ISLAMABAD: The Supreme Court office on Thursday refused to entertain an appeal moved on behalf of former president retired Gen Pervez Musharraf against his conviction in the high treason case.

An informed source told Dawn that the SC registrar office had returned the appeal on the ground that unless the petitioner surrendered himself, his plea could not be entertained.

Order 23, Rule 8 of the Supreme Court Rules 1980 empowers the apex court not to accept any petition unless the convict surrenders to the authorities.

The counsel for Mr Musharraf is expected to file an appeal soon against the SC registrar’s decision.

In his appeal filed on Thursday, Gen Musharraf had requested the Supreme Court to overturn the special court’s Dec 17, 2019, verdict convicting him in the high treason case. He had argued that the verdict should be set aside since the trial was conducted and completed in sheer violation of the Constitution as well as the Code of Criminal Procedure 1898.

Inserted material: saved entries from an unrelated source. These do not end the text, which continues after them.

This is an optimization exercise on Yosys and OpenROAD, whose aim is small area and a short achievable clock period, not a production implementation. Only simulation tests tie the RTL to the original design; equivalence was not proved. No driver is modelled on the clock port, so clocking that relies on it looks cheaper here than on a real chip. Power and IR drop assume default switching activity.

## flow/design.v (module list and top-level ports; edited modules follow where they fit)
// module wm_fa: 10 lines
// module wm_ha: 9 lines
// module wallace_mult_24x24: 2332 lines
module wallace_mult_24x24 (
  input  logic        clk,
  input  logic        rst,
  input  logic        in_valid,
  input  logic [23:0] a,
  input  logic [23:0] b,
  output logic        out_valid,
  output logic [39:0] x,
  output logic [39:0] y,
  output logic [7:0]  z
);
  // ...
==> flow/flow/run.sh <==
#!/bin/bash
set -euo pipefail
K="BUFFER_PORTS_ARGS=-buffer_cell sky130_fd_sc_hd__buf_1"
EM="SETUP_SLACK_MARGIN=$(cat flow/early_margin.txt)"
bash standard.sh "$K" "$EM" cts > make_cts.log 2>&1
export SKEW_DB=$PWD/orfs/results/$FLOW_PLATFORM/wallace_mult_24x24/base/4_cts.odb
export SKEW_LIB=$FLOW_HOME/platforms/$FLOW_PLATFORM/lib/sky130_fd_sc_hd__tt_025C_1v80.lib
export SKEW_RC=$FLOW_HOME/platforms/$FLOW_PLATFORM/setRC.tcl
export SKEW_SDC=$PWD/orfs/results/$FLOW_PLATFORM/wallace_mult_24x24/base/4_cts.sdc
export SKEW_FLATTEN=$(cat flow/flatten.txt)
export SKEW_LEAF=$(cat flow/leaf.txt 2>/dev/null || true)
read SKEW_D2 SKEW_D3 < flow/skew.txt
export SKEW_D2 SKEW_D3
openroad -no_init -exit flow/skew.tcl > skew.log 2>&1
bash standard.sh "$K" finish > make_finish.log 2>&1
==> flow/flow/early_margin.txt <==
1.8
==> flow/flow/flatten.txt <==
0
==> flow/flow/skew.tcl <==
read_db $::env(SKEW_DB)
read_liberty $::env(SKEW_LIB)
read_sdc $::env(SKEW_SDC)
source $::env(SKEW_RC)
set_propagated_clock [all_clocks]
set db [ord::get_db]
set block [ord::get_db_block]
set sizes {sky130_fd_sc_hd__clkbuf_1 sky130_fd_sc_hd__clkbuf_2 sky130_fd_sc_hd__clkbuf_4 sky130_fd_sc_hd__clkbuf_8 sky130_fd_sc_hd__clkbuf_16}
set pre_master [expr {[info exists ::env(SKEW_PRE)] ? $::env(SKEW_PRE) : "sky130_fd_sc_hd__clkbuf_1"}]
set k 0

proc new_buf {master_name x y in_net} {
  global db block k
  set inst [odb::dbInst_create $block [$db findMaster $master_name] "skew_buf_$k"]
  set out [odb::dbNet_create $block "skew_net_$k"]
  $out setSigType CLOCK
  incr k
  [$inst findITerm A] connect $in_net
  [$inst findITerm X] connect $out
  $inst setLocation $x $y
  $inst setPlacementStatus PLACED
  return [list $inst $out]
}

# odb instance name -> STA clock pin of every register
set clkpin [dict create]
foreach p [get_pins -hierarchical */CLK] {
  dict set clkpin [[[sta::sta_to_db_pin $p] getInst] getName] $p
}
proc ckpin {inst} { return [dict get $::clkpin [$inst getName]] }

proc mean_arrival {insts} {
  set s 0.0; set n 0
  foreach inst $insts {
    set a [get_property [ckpin $inst] arrival_max_rise]
    set s [expr {$s + $a}]; incr n
  }
  return [expr {$s / $n}]
}

# Optionally drop the middle level of the tree: leaf buffers hang directly off the root net.
if {[info exists ::env(SKEW_FLATTEN)] && $::env(SKEW_FLATTEN)} {
  set root_inst [$block findInst clkbuf_0_clk]
  set root_net [[$root_inst findITerm X] getNet]
  foreach it [$root_net getITerms] {
    set inst [$it getInst]
    if {[$it isOutputSignal] || ![string match clkbuf_1_* [$inst getName]]} continue
    set mid_net [[$inst findITerm X] getNet]
    set ok 1
    foreach s [$mid_net getITerms] {
      if {![$s isOutputSignal] && ![string match clkbuf_leaf_* [[$s getInst] getName]]} { set ok 0 }
    }
    if {!$ok} continue
    foreach s [$mid_net getITerms] {
      if {[$s isOutputSignal]} continue
      $s disconnect
      $s connect $root_net
    }
    $it disconnect
    [$inst findITerm X] disconnect
    odb::dbInst_destroy $inst
    odb::dbNet_destroy $mid_net
    puts "removed middle clock buffer level under [$root_net getName]"
  }
}

# leaf nets of the tree
set leaves {}
foreach net [$block getNets] {
  if {[$net getSigType] ne "CLOCK"} continue
  foreach it [$net getITerms] {
    if {[$it isOutputSignal] && [string match clkbuf_leaf_* [[$it getInst] getName]]} { lappend leaves $net }
  }
}

proc leaf_of {it} { return [$it getNet] }
proc kmeans {pts k} {
  # pts: list of {x y item}; returns list of clusters (lists of items)
  set n [llength $pts]
  set cs {}
  for {set i 0} {$i < $k} {incr i} {
    set p [lindex $pts [expr {int(($i + 0.5) * $n / $k)}]]
    lappend cs [list [lindex $p 0] [lindex $p 1]]
  }
  for {set iter 0} {$iter < 20} {incr iter} {
    set members {}
    for {set i 0} {$i < $k} {incr i} { lappend members {} }
    foreach p $pts {
      set best 0; set bd 1e30
      for {set i 0} {$i < $k} {incr i} {
        set c [lindex $cs $i]
        set d [expr {abs([lindex $p 0] - [lindex $c 0]) + abs([lindex $p 1] - [lindex $c 1])}]
        if {$d < $bd} { set bd $d; set best $i }
      }
      lset members $best [concat [lindex $members $best] [list $p]]
    }
    set ncs {}
    for {set i 0} {$i < $k} {incr i} {
      set m [lindex $members $i]
      if {[llength $m] == 0} { lappend ncs [lindex $cs $i]; continue }
      set sx 0; set sy 0
      foreach p $m { set sx [expr {$sx + [lindex $p 0]}]; set sy [expr {$sy + [lindex $p 1]}] }
      lappend ncs [list [expr {$sx / [llength $m]}] [expr {$sy / [llength $m]}]]
    }
    set cs $ncs
  }
  set out {}
  foreach m $members { if {[llength $m]} { lappend out $m } }
  return $out
}
set leaf_drv {}
foreach net $leaves {
  foreach it [$net getITerms] {
    if {[$it isOutputSignal]} { lappend leaf_drv [list $net [lindex [[$it getInst] getLocation] 0] [lindex [[$it getInst] getLocation] 1]] }
  }
}
set csize [expr {[info exists ::env(SKEW_CLUSTER)] ? $::env(SKEW_CLUSTER) : 20}]
set groups {}
foreach rank {r2 r3} {
  set pts {}
  foreach net $leaves {
    foreach it [$net getITerms] {
      set inst [$it getInst]
      if {[$it isOutputSignal]} continue
      if {[string match ${rank}_* [$inst getName]] && [[$it getMTerm] getName] eq "CLK"} {
        set loc [$inst getLocation]
        lappend pts [list [lindex $loc 0] [lindex $loc 1] $it]
      }
    }
  }
  if {![llength $pts]} continue
  set pts [lsort -real -index 0 $pts]
  set nk [expr {max(1, int(ceil([llength $pts] / double($csize))))}]
  foreach m [kmeans $pts $nk] {
    set sx 0; set sy 0
    foreach p $m { set sx [expr {$sx + [lindex $p 0]}]; set sy [expr {$sy + [lindex $p 1]}] }
    set n [llength $m]
    set x [expr {int($sx / $n)}]; set y [expr {int($sy / $n)}]
    # nearest leaf driver feeds this cluster
    set bd 1e30; set src {}
    foreach l $leaf_drv {
      set d [expr {abs([lindex $l 1] - $x) + abs([lindex $l 2] - $y)}]
      if {$d < $bd} { set bd $d; set src [lindex $l 0] }
    }
    set si [expr {$n <= 3 ? 1 : ($n <= 8 ? 2 : ($n <= 16 ? 3 : 4))}]
    lassign [new_buf [lindex $sizes $si] $x $y $src] last out
    set insts {}
    foreach p $m { set it [lindex $p 2]; lappend insts [$it getInst]; $it disconnect; $it connect $out }
    lappend groups [dict create rank $rank leaf $src insts $insts last $last si $si simin $si pre {} x $x y $y]
  }
}

if {[info exists ::env(SKEW_LEAF)] && $::env(SKEW_LEAF) ne ""} {
  foreach net $leaves {
    foreach it [$net getITerms] {
      if {[$it isOutputSignal]} { [$it getInst] swapMaster [$db findMaster $::env(SKEW_LEAF)] }
    }
  }
}

set ref {}
foreach inst [$block getInsts] {
  set nm [$inst getName]
  if {[dict exists $clkpin $nm] && ![string match r2_* $nm] && ![string match r3_* $nm] && ![string match a2_* $nm] && ![string match *2_q* $nm]} { lappend ref $inst }
}
puts "reference registers (ranks 1 and 4): [llength $ref]"
for {set round 0} {$round < 14} {incr round} {
  estimate_parasitics -placement
  set base [mean_arrival $ref]
  set changed 0
  set ng {}
  foreach g $groups {
    set tgt [expr {$base + ([dict get $g rank] eq "r2" ? $::env(SKEW_D2) : $::env(SKEW_D3))}]
    set a [mean_arrival [dict get $g insts]]
    set gw 0
    foreach inst [dict get $g insts] {
      set sl [get_property [ckpin $inst] slew_max]
      if {$sl > $gw} { set gw $sl }
    }
    if {$gw > 0.092 && [dict get $g si] < 4} {
      # clock-pin slew first: a stronger last buffer, and never smaller again
      set si [expr {[dict get $g si] + 1}]
      [dict get $g last] swapMaster [$db findMaster [lindex $sizes $si]]
      dict set g si $si
      dict set g simin $si
      lappend ng $g
      set changed 1
      continue
    }
    set si [dict get $g si]
    set last [dict get $g last]
    if {$a < $tgt - 0.04} {
      if {$si > [dict get $g simin] && ($tgt - $a < 0.1 || [llength [dict get $g pre]] >= 6)} {
        incr si -1
        $last swapMaster [$db findMaster [lindex $sizes $si]]
      } elseif {[llength [dict get $g pre]] < 6} {
        # one more small buffer in front of the last one
        set in_it [$last findITerm A]
        set in_net [$in_it getNet]
        $in_it disconnect
        lassign [new_buf $::pre_master [dict get $g x] [dict get $g y] $in_net] p pout
        $in_it connect $pout
        dict lappend g pre $p
      }
      set changed 1
    } elseif {$a > $tgt + 0.04 && $si < 4} {
      incr si
      $last swapMaster [$db findMaster [lindex $sizes $si]]
      set changed 1
    }
    dict set g si $si
    lappend ng $g
  }
  set groups $ng
  if {!$changed} break
}
estimate_parasitics -placement
set base [mean_arrival $ref]
foreach g $groups {
  puts [format "group %s %-22s sinks %2d last %s pre %d  skew %.3f" [dict get $g rank] [[dict get $g leaf] getName] [llength [dict get $g insts]] [lindex $sizes [dict get $g si]] [llength [dict get $g pre]] [expr {[mean_arrival [dict get $g insts]] - $base}]]
}
puts "ranks 1 and 4 mean clock arrival $base"
set worst 0
foreach g $groups {
  set gw 0
  foreach inst [dict get $g insts] {
    set sl [get_property [ckpin $inst] slew_max]
    if {$sl > $worst} { set worst $sl }
    if {$sl > $gw} { set gw $sl }
  }
  puts "slew [dict get $g rank] [llength [dict get $g insts]] [lindex $sizes [dict get $g si]] $gw"
}
puts "worst skewed clock-pin slew $worst"
set bw 0
foreach inst $ref { set sl [get_property [ckpin $inst] slew_max]; if {$sl > $bw} { set bw $sl } }
puts "worst rank 1/4 clock-pin slew $bw"
detailed_placement
check_placement -verbose
write_db $::env(SKEW_DB)
==> flow/flow/skew.txt <==
0.42 0.57
==> flow/standard.sh <==
#!/bin/bash
# synth_recipe.tcl (not shown) runs the flow's synth.tcl, then flattens the netlist and writes it again
# the make line also repeats each setting of config.mk as NAME=value (left out here)
make -C /OpenROAD-flow-scripts/flow DESIGN_CONFIG=/design/flow/config.mk WORK_HOME=/design/flow/orfs CLKGATE_MAP_FILE= SYNTH_SCRIPT=/design/flow/synth_recipe.tcl "${@:-finish}"
==> flow/config.mk <==
export PLATFORM = sky130hd
export DESIGN_NAME = wallace_mult_24x24
export DESIGN_NICKNAME = wallace_mult_24x24
export VERILOG_FILES = /design/flow/design.v
export SDC_FILE = /design/flow/constraint.sdc
export NUM_CORES = 4
export LEC_CHECK = 0
export CAP_MARGIN = 20
export CORE_MARGIN = 2
export CORE_UTILIZATION = 60
export CTS_CLUSTER_DIAMETER = 100
export CTS_CLUSTER_SIZE = 30
export HOLD_SLACK_MARGIN = 0.05
export SETUP_SLACK_MARGIN = 2.2
export SLEW_MARGIN = 20
export SYNTH_HIERARCHICAL = 1
export SYNTH_MINIMUM_KEEP_SIZE = 0
==> flow/constraint.sdc <==
create_clock -name core_clock -period 4.0 [get_ports {clk}]
set_input_delay 0.8000 -clock core_clock [delete_from_list [all_inputs] [get_ports {clk}]]
set_output_delay 0.8000 -clock core_clock [all_outputs]
set_load 0.01 [all_outputs]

The appeal also sought the right of audience before the Supreme Court in his physical absence as well as the suspension of the judgement in the interest of justice and fair play. In a nutshell, the petition had pleaded that the case of the appellant was that he was being tried for a constitutional crime in an entirely unconstitutional manner.

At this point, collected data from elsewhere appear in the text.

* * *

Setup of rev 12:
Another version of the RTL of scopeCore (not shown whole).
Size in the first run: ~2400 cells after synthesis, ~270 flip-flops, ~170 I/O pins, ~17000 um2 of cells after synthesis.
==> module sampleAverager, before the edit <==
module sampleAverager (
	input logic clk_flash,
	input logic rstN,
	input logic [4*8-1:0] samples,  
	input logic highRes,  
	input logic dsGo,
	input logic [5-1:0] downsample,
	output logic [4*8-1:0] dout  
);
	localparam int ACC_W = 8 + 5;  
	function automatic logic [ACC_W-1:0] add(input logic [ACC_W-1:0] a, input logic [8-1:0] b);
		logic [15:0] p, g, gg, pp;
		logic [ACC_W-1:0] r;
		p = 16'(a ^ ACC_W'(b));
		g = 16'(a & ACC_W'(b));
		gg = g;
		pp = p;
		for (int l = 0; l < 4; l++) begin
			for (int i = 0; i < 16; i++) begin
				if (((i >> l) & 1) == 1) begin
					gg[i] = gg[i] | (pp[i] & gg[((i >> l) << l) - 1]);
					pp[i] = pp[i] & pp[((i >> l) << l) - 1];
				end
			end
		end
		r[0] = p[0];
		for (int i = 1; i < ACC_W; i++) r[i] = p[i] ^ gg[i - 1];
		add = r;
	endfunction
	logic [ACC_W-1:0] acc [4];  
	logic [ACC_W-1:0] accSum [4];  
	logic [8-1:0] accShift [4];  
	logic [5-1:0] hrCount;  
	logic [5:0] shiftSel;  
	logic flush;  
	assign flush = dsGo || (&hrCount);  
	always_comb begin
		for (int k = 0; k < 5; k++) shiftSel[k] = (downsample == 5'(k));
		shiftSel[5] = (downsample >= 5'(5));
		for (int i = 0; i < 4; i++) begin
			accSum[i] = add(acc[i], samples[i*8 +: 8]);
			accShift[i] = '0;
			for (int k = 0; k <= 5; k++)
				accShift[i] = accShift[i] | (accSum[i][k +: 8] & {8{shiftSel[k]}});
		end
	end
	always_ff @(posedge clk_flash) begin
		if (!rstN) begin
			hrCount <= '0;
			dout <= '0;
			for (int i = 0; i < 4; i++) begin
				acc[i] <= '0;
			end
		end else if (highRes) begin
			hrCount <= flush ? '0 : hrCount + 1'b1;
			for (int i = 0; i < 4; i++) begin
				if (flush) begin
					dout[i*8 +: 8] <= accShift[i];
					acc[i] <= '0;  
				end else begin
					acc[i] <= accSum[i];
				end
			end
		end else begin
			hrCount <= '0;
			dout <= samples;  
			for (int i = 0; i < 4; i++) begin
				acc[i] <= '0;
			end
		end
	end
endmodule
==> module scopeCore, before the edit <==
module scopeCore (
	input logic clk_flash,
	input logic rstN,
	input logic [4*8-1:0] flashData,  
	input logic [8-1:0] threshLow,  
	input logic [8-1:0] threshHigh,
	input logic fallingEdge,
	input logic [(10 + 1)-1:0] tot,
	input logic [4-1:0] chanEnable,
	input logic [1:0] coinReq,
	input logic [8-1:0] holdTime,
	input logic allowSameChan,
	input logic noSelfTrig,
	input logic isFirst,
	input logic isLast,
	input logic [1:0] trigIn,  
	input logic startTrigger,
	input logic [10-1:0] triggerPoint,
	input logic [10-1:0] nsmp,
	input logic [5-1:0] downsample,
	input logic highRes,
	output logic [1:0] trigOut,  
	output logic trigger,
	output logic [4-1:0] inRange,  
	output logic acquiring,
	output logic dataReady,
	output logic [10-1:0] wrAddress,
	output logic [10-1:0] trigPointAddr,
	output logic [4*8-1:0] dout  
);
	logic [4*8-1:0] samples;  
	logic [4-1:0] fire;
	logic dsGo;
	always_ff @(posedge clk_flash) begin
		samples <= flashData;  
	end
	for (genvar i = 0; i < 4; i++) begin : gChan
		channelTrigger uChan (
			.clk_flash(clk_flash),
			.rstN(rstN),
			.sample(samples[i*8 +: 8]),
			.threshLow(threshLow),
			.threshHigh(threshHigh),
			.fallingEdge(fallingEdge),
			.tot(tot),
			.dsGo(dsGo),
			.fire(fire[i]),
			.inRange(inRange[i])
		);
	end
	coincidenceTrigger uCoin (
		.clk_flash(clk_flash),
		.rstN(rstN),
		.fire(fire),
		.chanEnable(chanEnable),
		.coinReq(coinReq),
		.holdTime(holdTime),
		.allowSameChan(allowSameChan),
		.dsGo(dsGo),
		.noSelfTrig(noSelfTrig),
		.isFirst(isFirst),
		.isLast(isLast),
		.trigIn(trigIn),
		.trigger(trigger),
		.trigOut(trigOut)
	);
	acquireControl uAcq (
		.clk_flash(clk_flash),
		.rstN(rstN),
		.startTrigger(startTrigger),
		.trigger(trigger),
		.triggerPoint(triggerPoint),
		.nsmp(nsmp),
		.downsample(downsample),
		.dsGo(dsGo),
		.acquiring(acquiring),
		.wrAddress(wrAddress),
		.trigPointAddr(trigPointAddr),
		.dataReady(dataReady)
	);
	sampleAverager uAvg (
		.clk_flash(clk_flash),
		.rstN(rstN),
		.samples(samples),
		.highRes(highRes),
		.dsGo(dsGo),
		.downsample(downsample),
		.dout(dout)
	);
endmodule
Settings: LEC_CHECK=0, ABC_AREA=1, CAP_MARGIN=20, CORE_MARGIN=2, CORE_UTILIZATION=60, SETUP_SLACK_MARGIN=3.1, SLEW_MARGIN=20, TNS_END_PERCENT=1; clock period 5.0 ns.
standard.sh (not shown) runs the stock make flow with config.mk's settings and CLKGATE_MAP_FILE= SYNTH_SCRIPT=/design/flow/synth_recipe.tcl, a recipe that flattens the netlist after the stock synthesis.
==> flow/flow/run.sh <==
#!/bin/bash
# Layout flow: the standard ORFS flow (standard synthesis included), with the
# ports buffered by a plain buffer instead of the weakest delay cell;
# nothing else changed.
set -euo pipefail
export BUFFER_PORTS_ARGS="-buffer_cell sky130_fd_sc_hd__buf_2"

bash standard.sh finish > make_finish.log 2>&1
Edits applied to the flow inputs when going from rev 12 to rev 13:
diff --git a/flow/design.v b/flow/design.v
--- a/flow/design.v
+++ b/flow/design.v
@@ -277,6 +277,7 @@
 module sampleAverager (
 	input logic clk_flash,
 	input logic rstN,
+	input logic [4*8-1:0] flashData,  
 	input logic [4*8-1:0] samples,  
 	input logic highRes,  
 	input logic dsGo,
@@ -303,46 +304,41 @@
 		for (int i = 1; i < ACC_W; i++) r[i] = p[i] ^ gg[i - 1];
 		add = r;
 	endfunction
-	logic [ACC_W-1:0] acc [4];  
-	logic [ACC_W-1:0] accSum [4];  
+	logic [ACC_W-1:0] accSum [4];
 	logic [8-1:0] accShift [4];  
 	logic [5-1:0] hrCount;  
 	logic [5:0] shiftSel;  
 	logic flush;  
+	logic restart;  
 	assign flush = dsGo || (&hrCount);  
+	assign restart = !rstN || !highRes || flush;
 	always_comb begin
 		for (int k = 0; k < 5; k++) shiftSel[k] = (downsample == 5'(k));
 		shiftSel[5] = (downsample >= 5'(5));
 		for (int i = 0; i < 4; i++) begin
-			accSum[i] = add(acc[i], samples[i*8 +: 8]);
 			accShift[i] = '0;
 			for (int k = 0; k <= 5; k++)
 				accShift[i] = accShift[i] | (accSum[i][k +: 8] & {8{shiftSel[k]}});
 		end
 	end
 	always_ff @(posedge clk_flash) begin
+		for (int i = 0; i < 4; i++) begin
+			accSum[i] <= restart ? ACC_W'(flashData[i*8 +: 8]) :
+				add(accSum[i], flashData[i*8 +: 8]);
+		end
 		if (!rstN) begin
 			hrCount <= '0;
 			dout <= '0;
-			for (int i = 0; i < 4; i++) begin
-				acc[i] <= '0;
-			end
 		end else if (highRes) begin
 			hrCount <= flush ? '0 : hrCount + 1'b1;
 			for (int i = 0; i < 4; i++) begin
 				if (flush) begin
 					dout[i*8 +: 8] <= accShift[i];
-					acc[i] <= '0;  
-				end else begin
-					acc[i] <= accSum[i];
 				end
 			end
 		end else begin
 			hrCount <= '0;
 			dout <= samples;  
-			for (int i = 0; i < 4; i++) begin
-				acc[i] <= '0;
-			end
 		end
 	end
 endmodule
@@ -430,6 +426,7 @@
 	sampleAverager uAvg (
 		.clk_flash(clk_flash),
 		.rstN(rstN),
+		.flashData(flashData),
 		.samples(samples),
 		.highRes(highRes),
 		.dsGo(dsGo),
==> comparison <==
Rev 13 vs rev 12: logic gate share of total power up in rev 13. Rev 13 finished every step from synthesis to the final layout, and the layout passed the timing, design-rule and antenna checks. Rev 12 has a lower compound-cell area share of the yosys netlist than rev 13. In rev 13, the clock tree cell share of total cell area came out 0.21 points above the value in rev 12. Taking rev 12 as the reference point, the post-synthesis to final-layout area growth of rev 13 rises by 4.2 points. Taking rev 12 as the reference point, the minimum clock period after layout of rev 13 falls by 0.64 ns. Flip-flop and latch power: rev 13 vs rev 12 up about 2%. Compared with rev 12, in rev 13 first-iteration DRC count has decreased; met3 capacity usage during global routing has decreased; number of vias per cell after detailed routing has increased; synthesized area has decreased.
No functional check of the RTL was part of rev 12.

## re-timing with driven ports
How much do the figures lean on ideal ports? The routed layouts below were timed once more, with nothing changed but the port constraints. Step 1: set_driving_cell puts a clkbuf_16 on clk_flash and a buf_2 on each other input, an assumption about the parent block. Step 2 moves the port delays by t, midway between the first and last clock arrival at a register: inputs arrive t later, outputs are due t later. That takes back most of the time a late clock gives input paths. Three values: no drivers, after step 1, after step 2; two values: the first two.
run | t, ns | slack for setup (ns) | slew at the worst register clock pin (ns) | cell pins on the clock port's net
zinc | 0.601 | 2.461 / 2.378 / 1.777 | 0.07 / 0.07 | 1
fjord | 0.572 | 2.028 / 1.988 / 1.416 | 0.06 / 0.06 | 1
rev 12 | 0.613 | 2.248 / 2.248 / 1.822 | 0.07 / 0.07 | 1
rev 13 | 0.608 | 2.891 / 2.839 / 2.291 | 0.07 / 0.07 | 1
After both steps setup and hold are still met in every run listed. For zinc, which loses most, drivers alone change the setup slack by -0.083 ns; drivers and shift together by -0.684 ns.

The petition contended that Mr Musharraf wished to draw the attention that his absence was not deliberate as he had multiple life-threatening ailments which had rendered him incapable of appearing before the Supreme Court. “The appellant did not escape from custody and his is not a case of ‘jail break’,” the petition said, adding that the special court, while fully recognising and acknowledging his ailments in 2013 and 2014, exempted him from personal appearance so much so that all eight prosecution witnesses were examined in his absence.

“On no occasion did the appellant or his legal team delay the matter,” the petition contended, adding that till as long as the appellant was present in the country, his legal team expeditiously followed up the case and examined all prosecution witnesses. But after Mr Musharraf left the country, he or his legal team could not proceed with the case and while abroad, he fell seriously ill and was totally unfit to travel and return to Pakistan and stand trial, the petition argued.

“Thus the observation in the Dec 17 judgement about delay is aimed at shifting the blame from the special court to the legal team only to weakly justify trial in absentia,” it said.